Problem statement » Go through the lines below. Copy those with "else".

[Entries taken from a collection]

════════════════

`src/rtl/fetch_seq_if.sv`:
```
// Control/fetch bundle between the instruction decoder and the fetch sequencer.
// The slave modport is the sequencer side; master is the environment driving control.
interface fetch_seq_if #(
    parameter int unsigned IW = 9
);
    logic          Start;
    logic          Halt;
    logic          Stall;
    logic          BranchEn;
    logic          BranchRel;
    logic [IW-1:0] Target;
    logic [IW-1:0] InstAddress;
    logic          InstValid;
    logic          Done;
    logic [15:0]   CycleCount;

    modport master (
        output Start, Halt, Stall, BranchEn, BranchRel, Target,
        input  InstAddress, InstValid, Done, CycleCount
    );

    modport slave (
        input  Start, Halt, Stall, BranchEn, BranchRel, Target,
        output InstAddress, InstValid, Done, CycleCount
    );
endinterface

```
`src/rtl/fetch_seq.sv`:
```
// Program-counter sequencer: IDLE/RUN/DONE FSM with halt, stall and abs/rel branches.
// Optional run-cycle counter enabled by defining FETCH_SEQ_CYCLE_COUNT_EN.
module fetch_seq #(
    parameter int unsigned    IW         = 9,
    parameter logic [IW-1:0]  START_ADDR = '0
) (
    input logic        Clk,
    input logic        Reset,
    fetch_seq_if.slave bus
);

    typedef enum logic [1:0] {StIdle, StRun, StDone} state_e;

    state_e        state_q;
    logic [IW-1:0] pc_q;
    logic          valid_q;
    logic          done_q;

    always_ff @(posedge Clk or posedge Reset) begin
        if (Reset) begin
            state_q <= StIdle;
            pc_q    <= START_ADDR;
            valid_q <= 1'b0;
            done_q  <= 1'b0;
        end else begin
            unique case (state_q)
                StIdle: begin
                    pc_q <= START_ADDR;
                    if (bus.Start) begin
                        state_q <= StRun;
                        valid_q <= 1'b1;
                        done_q  <= 1'b0;
                    end
                end
                StRun: begin
                    // Halt outranks stall and branch in the same cycle.
                    if (bus.Halt) begin
                        state_q <= StDone;
                        valid_q <= 1'b0;
                        done_q  <= 1'b1;
                    end else if (bus.Stall) begin
                        pc_q <= pc_q;
                    end else if (bus.BranchEn) begin
                        pc_q <= bus.BranchRel ? pc_q + bus.Target : bus.Target;
                    end else begin
                        pc_q <= pc_q + IW'(1);
                    end
                end
                StDone: begin
                    if (bus.Start) begin
                        state_q <= StRun;
                        pc_q    <= START_ADDR;
                        valid_q <= 1'b1;
                        done_q  <= 1'b0;
                    end
                end
                default: begin
                    state_q <= StIdle;
                    pc_q    <= START_ADDR;
                    valid_q <= 1'b0;
                    done_q  <= 1'b0;
                end
            endcase
        end
    end

    assign bus.InstAddress = pc_q;
    assign bus.InstValid   = valid_q;
    assign bus.Done        = done_q;

`ifdef FETCH_SEQ_CYCLE_COUNT_EN
    logic [15:0] cnt_q;

    always_ff @(posedge Clk or posedge Reset) begin
        if (Reset) begin
            cnt_q <= 16'h0000;
        end else if ((state_q != StRun) && bus.Start) begin
            cnt_q <= 16'h0000;
        end else if ((state_q == StRun) && (cnt_q != 16'hFFFF)) begin
            cnt_q <= cnt_q + 16'h0001;
        end
    end

    assign bus.CycleCount = cnt_q;
`else
    assign bus.CycleCount = 16'h0000;
`endif

endmodule

```
`src/flat_wrapper.sv`:
```
// flat-port wrapper written by rule: the top's interface ports become plain ports
module fetch_seq_flat 
#(
    parameter int unsigned    IW         = 9,
    parameter logic [IW-1:0]  START_ADDR = '0
)
  (Clk, Reset, bus_Start, bus_Halt, bus_Stall, bus_BranchEn, bus_BranchRel, bus_Target, bus_InstAddress, bus_InstValid, bus_Done, bus_CycleCount);
  fetch_seq_if #(.IW(IW)) bus_i ();
  input logic Clk;
  input logic Reset;
  input wire logic [$bits(bus_i.Start)-1:0] bus_Start;
  input wire logic [$bits(bus_i.Halt)-1:0] bus_Halt;
  input wire logic [$bits(bus_i.Stall)-1:0] bus_Stall;
  input wire logic [$bits(bus_i.BranchEn)-1:0] bus_BranchEn;
  input wire logic [$bits(bus_i.BranchRel)-1:0] bus_BranchRel;
  input wire logic [$bits(bus_i.Target)-1:0] bus_Target;
  output wire logic [$bits(bus_i.InstAddress)-1:0] bus_InstAddress;
  output wire logic [$bits(bus_i.InstValid)-1:0] bus_InstValid;
  output wire logic [$bits(bus_i.Done)-1:0] bus_Done;
  output wire logic [$bits(bus_i.CycleCount)-1:0] bus_CycleCount;
  assign bus_i.Start = bus_Start;
  assign bus_i.Halt = bus_Halt;
  assign bus_i.Stall = bus_Stall;
  assign bus_i.BranchEn = bus_BranchEn;
  assign bus_i.BranchRel = bus_BranchRel;
  assign bus_i.Target = bus_Target;
  assign bus_InstAddress = bus_i.InstAddress;
  assign bus_InstValid = bus_i.InstValid;
  assign bus_Done = bus_i.Done;
  assign bus_CycleCount = bus_i.CycleCount;
  fetch_seq #(.IW(IW), .START_ADDR(START_ADDR)) u_core (.Clk(Clk), .Reset(Reset), .bus(bus_i));
endmodule
```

════════════════

Solution to the problem »
        end else begin
                    end else if (bus.Stall) begin
                    end else if (bus.BranchEn) begin
                    end else begin
        end else if ((state_q != StRun) && bus.Start) begin
        end else if ((state_q == StRun) && (cnt_q != 16'hFFFF)) begin
`else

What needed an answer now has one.